** TASK REQUIREMENTS **
Of the lines below, count those containing the word "cond". Reply with the number alone.

** DATA UNDER STUDY **
━━━━
Background: an optimization exercise with open tools, aiming at a short achievable clock period and few clock cycles. Do not read the settings as production practice.
Only simulation tests tie the RTL to the original design; equivalence was not proved.
No activity file was given, so power comes from the tool's default toggle rates.

File: design/flow/run.sh
#!/bin/bash
# synth_recipe.tcl (not shown) runs the flow's synth.tcl, then flattens the netlist and writes it again
# the make line also repeats each setting of config.mk as NAME=value (left out here)
make -C /OpenROAD-flow-scripts/flow DESIGN_CONFIG=/design/flow/config.mk WORK_HOME=/design/flow/orfs CLKGATE_MAP_FILE= SYNTH_SCRIPT=/design/flow/synth_recipe.tcl finish
File: design/flow/config.mk
export PLATFORM = sky130hd
export DESIGN_NAME = NanoCPU
export DESIGN_NICKNAME = NanoCPU
export VERILOG_FILES = /design/flow/design.v
export SDC_FILE = /design/flow/constraint.sdc
export NUM_CORES = 4
export LEC_CHECK = 0
export ABC_AREA = 1
export CAP_MARGIN = 20
export CORE_MARGIN = 2
export CORE_UTILIZATION = 40
export PLACE_DENSITY = 0.6
export SETUP_SLACK_MARGIN = 3.5
export SLEW_MARGIN = 20
File: design/flow/design.v
module ksadd16 (
    input  logic [15:0] a, b,
    input  logic        ci,
    output logic [15:0] s,
    output logic        co
);
    logic [15:0] g0, p0, g1, p1, g2, p2, g3, p3, g4, p4;
    logic [15:0] c;                 
    assign g0 = (a & b) | {15'd0, ci & (a[0] ^ b[0])};
    assign p0 = a ^ b;
    genvar i;
    generate
        for (i = 0; i < 16; i++) begin : lv
            if (i >= 1) begin
                assign g1[i] = g0[i] | (p0[i] & g0[i-1]);
                assign p1[i] = p0[i] & p0[i-1];
            end else begin
                assign g1[i] = g0[i];
                assign p1[i] = p0[i];
            end
            if (i >= 2) begin
                assign g2[i] = g1[i] | (p1[i] & g1[i-2]);
                assign p2[i] = p1[i] & p1[i-2];
            end else begin
                assign g2[i] = g1[i];
                assign p2[i] = p1[i];
            end
            if (i >= 4) begin
                assign g3[i] = g2[i] | (p2[i] & g2[i-4]);
                assign p3[i] = p2[i] & p2[i-4];
            end else begin
                assign g3[i] = g2[i];
                assign p3[i] = p2[i];
            end
            if (i >= 8) begin
                assign g4[i] = g3[i] | (p3[i] & g3[i-8]);
                assign p4[i] = p3[i] & p3[i-8];
            end else begin
                assign g4[i] = g3[i];
                assign p4[i] = p3[i];
            end
        end
    endgenerate
    assign c  = {g4[14:0], ci};
    assign s  = p0 ^ c;
    assign co = g4[15];
endmodule
module inc8 (
    input  logic [7:0] a,
    output logic [7:0] y
);
    genvar i;
    generate
        for (i = 0; i < 8; i++) begin : b
            if (i == 0) assign y[i] = ~a[0];
            else        assign y[i] = a[i] ^ (&a[i-1:0]);
        end
    endgenerate
endmodule
module NanoCPU (
    input  logic ck, rst,
    output logic [7:0]  address,
    input  logic [15:0] dataR,
    output logic [15:0] dataW,
    output logic ce, we,
    output logic halt
);
    logic [15:0] R [3:0];           
    logic [7:0]  AR;                
    logic [7:0]  PCn;               
    logic        dcyc;              
    logic        halted;
    logic        wr;                
    logic        ev;                
    logic        e_alu, e_rd;
    logic [1:0]  e_op;              
    logic [1:0]  edst;
    logic [15:0] A, B;
    logic [15:0] sum, diff, res;
    logic        c_add, c_sub, lt;
    ksadd16 u_add (.a(A), .b(B),  .ci(1'b0), .s(sum),  .co(c_add));
    ksadd16 u_sub (.a(A), .b(~B), .ci(1'b1), .s(diff), .co(c_sub));
    assign lt = ~c_sub;             
    always_comb begin
        case (e_op)
            2'd0:    res = A ^ B;
            2'd1:    res = diff;
            2'd2:    res = sum;
            default: res = {15'd0, lt};
        endcase
    end
    assign address = AR;
    assign dataW   = B;
    assign ce      = 1'b1;
    assign we      = wr;
    assign halt    = halted;
    logic [3:0] nzR;                
    logic [15:0] cdat [15:0];
    logic [3:0]  ctag [15:0];
    logic [15:0] cval;
    logic [15:0] NW;
    logic        hit;               
    logic        fetch;
    logic [15:0] W;
    logic [7:0]  FA, FA1, AR1, PCn1;
    inc8 u_inca (.a(AR),  .y(AR1));
    inc8 u_incp (.a(PCn), .y(PCn1));
    logic e_chk, mis;
    assign mis   = ev && e_chk && B == 16'd0;
    assign fetch = dcyc ? (hit && !(wr && AR == PCn)) : !mis;
    assign W     = dcyc ? NW : dataR;
    assign FA    = dcyc ? PCn : AR;
    assign FA1   = dcyc ? PCn1 : AR1;
    logic [15:0] nw_a, nw_p;
    logic        hv_a, hv_p;
    logic        lwr;               
    assign lwr  = !dcyc || wr;
    logic [15:0] cdat_r [15:0];
    logic [3:0]  ctag_r [15:0];
    logic [15:0] cval_r;
    genvar ri;
    generate
        for (ri = 0; ri < 16; ri++) begin : rot
            assign cdat_r[ri] = cdat[(ri + 1) % 16];
            assign ctag_r[ri] = ctag[(ri + 1) % 16];
            assign cval_r[ri] = cval[(ri + 1) % 16];
        end
    endgenerate
    assign nw_a = cdat_r[AR[3:0]];
    assign nw_p = cdat_r[PCn[3:0]];
    logic [15:0] m_a, m_p;
    generate
        for (ri = 0; ri < 16; ri++) begin : mt
            if (ri == 15) begin
                assign m_a[ri] = cval_r[ri] && ctag_r[ri] == AR1[7:4];
                assign m_p[ri] = cval_r[ri] && ctag_r[ri] == PCn1[7:4];
            end else begin
                assign m_a[ri] = cval_r[ri] && ctag_r[ri] == AR[7:4];
                assign m_p[ri] = cval_r[ri] && ctag_r[ri] == PCn[7:4];
            end
        end
    endgenerate
    assign hv_a = m_a[AR[3:0]];
    assign hv_p = m_p[PCn[3:0]] && !(lwr && AR[3:0] == PCn1[3:0]);
    logic [3:0] opc;
    logic f_rd, f_wr, f_alu, f_end;
    assign opc   = W[15:12];
    assign f_end = opc[3];
    assign f_rd  = opc == 4'd0;
    assign f_wr  = opc == 4'd1;
    assign f_alu = opc[3:2] == 2'b01;
    logic f_jmp, f_br, f_mem, cond;
    assign f_jmp = opc == 4'd2;
    assign f_br  = opc == 4'd3;
    assign f_mem = opc[3:1] == 3'd0;
    logic        e_wb, e_ld;
    assign e_wb = ev && e_alu && !dcyc;      
    assign e_ld = dcyc && e_rd;              
    logic        wbv, wsel;
    logic [1:0]  wdst;
    logic [15:0] WV, LV, wval;
    assign wval = wsel ? LV : WV;
    logic [15:0] rA, rB, opA, opB;
    assign rA  = (wbv && wdst == W[5:4]) ? wval : R[W[5:4]];
    assign rB  = (wbv && wdst == W[1:0]) ? wval : R[W[1:0]];
    assign opA = (e_wb && edst == W[5:4]) ? res : (e_ld && edst == W[5:4]) ? dataR : rA;
    assign opB = (e_wb && edst == W[1:0]) ? res : (e_ld && edst == W[1:0]) ? dataR : rB;
    logic wnz;                      
    assign wnz  = wval != 16'd0;
    logic e_ne;
    assign e_ne = A != B;
    assign cond = (e_wb && !e_op[1] && edst == W[1:0]) ? e_ne :
                  ((e_wb || e_ld) && edst == W[1:0]) ? 1'b1 : (wbv && wdst == W[1:0]) ? wnz : nzR[W[1:0]];
    always_ff @(posedge ck or posedge rst) begin
        if (rst) begin
            AR <= 8'd0; dcyc <= 1'b0; halted <= 1'b0; wr <= 1'b0; ev <= 1'b0;
            R[0] <= 16'd0; R[1] <= 16'd0; R[2] <= 16'd0; R[3] <= 16'd0;
            nzR <= 4'd0;
            cval <= 16'd0;
            wbv <= 1'b0;
        end else if (!halted) begin
            if (wbv) R[wdst] <= wval;
            wbv <= e_ld || e_wb;
            if (wbv) nzR[wdst] <= wnz;
            if (!dcyc) cval[AR[3:0]] <= 1'b1;
            if (fetch) begin
                ev   <= 1'b1;
                wr   <= f_wr;
                dcyc <= f_rd || f_wr;
                if (f_end) halted <= 1'b1;
                AR   <= (f_mem || f_jmp || (f_br && cond)) ? W[11:4] : FA1;
            end else begin
                ev   <= 1'b0;
                wr   <= 1'b0;
                dcyc <= 1'b0;
                AR   <= PCn;
            end
        end
    end
    always_ff @(posedge ck) begin
        PCn   <= FA1;
        NW    <= dcyc ? nw_p : nw_a;
        hit   <= dcyc ? hv_p : hv_a;
        e_alu <= f_alu;
        e_rd  <= f_rd;
        e_op  <= opc[1:0];
        e_chk <= f_br && ((e_wb && e_op[1]) || e_ld) && edst == W[1:0];
        edst  <= f_rd ? W[1:0] : W[9:8];
        A     <= opA;
        B     <= opB;
        wsel  <= dcyc;
        wdst  <= edst;
        WV    <= res;
        LV    <= dataR;
    end
    genvar gi;
    generate
        for (gi = 0; gi < 16; gi++) begin : line
            always_ff @(posedge ck) begin
                if (AR[3:0] == gi) begin
                    if (!dcyc) begin
                        cdat[gi] <= dataR;
                        ctag[gi] <= AR[7:4];
                    end else if (wr && ctag[gi] == AR[7:4]) begin
                        cdat[gi] <= B;
                    end
                end
            end
        end
    endgenerate
endmodule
━━━━
** FINISHED EXERCISE **
3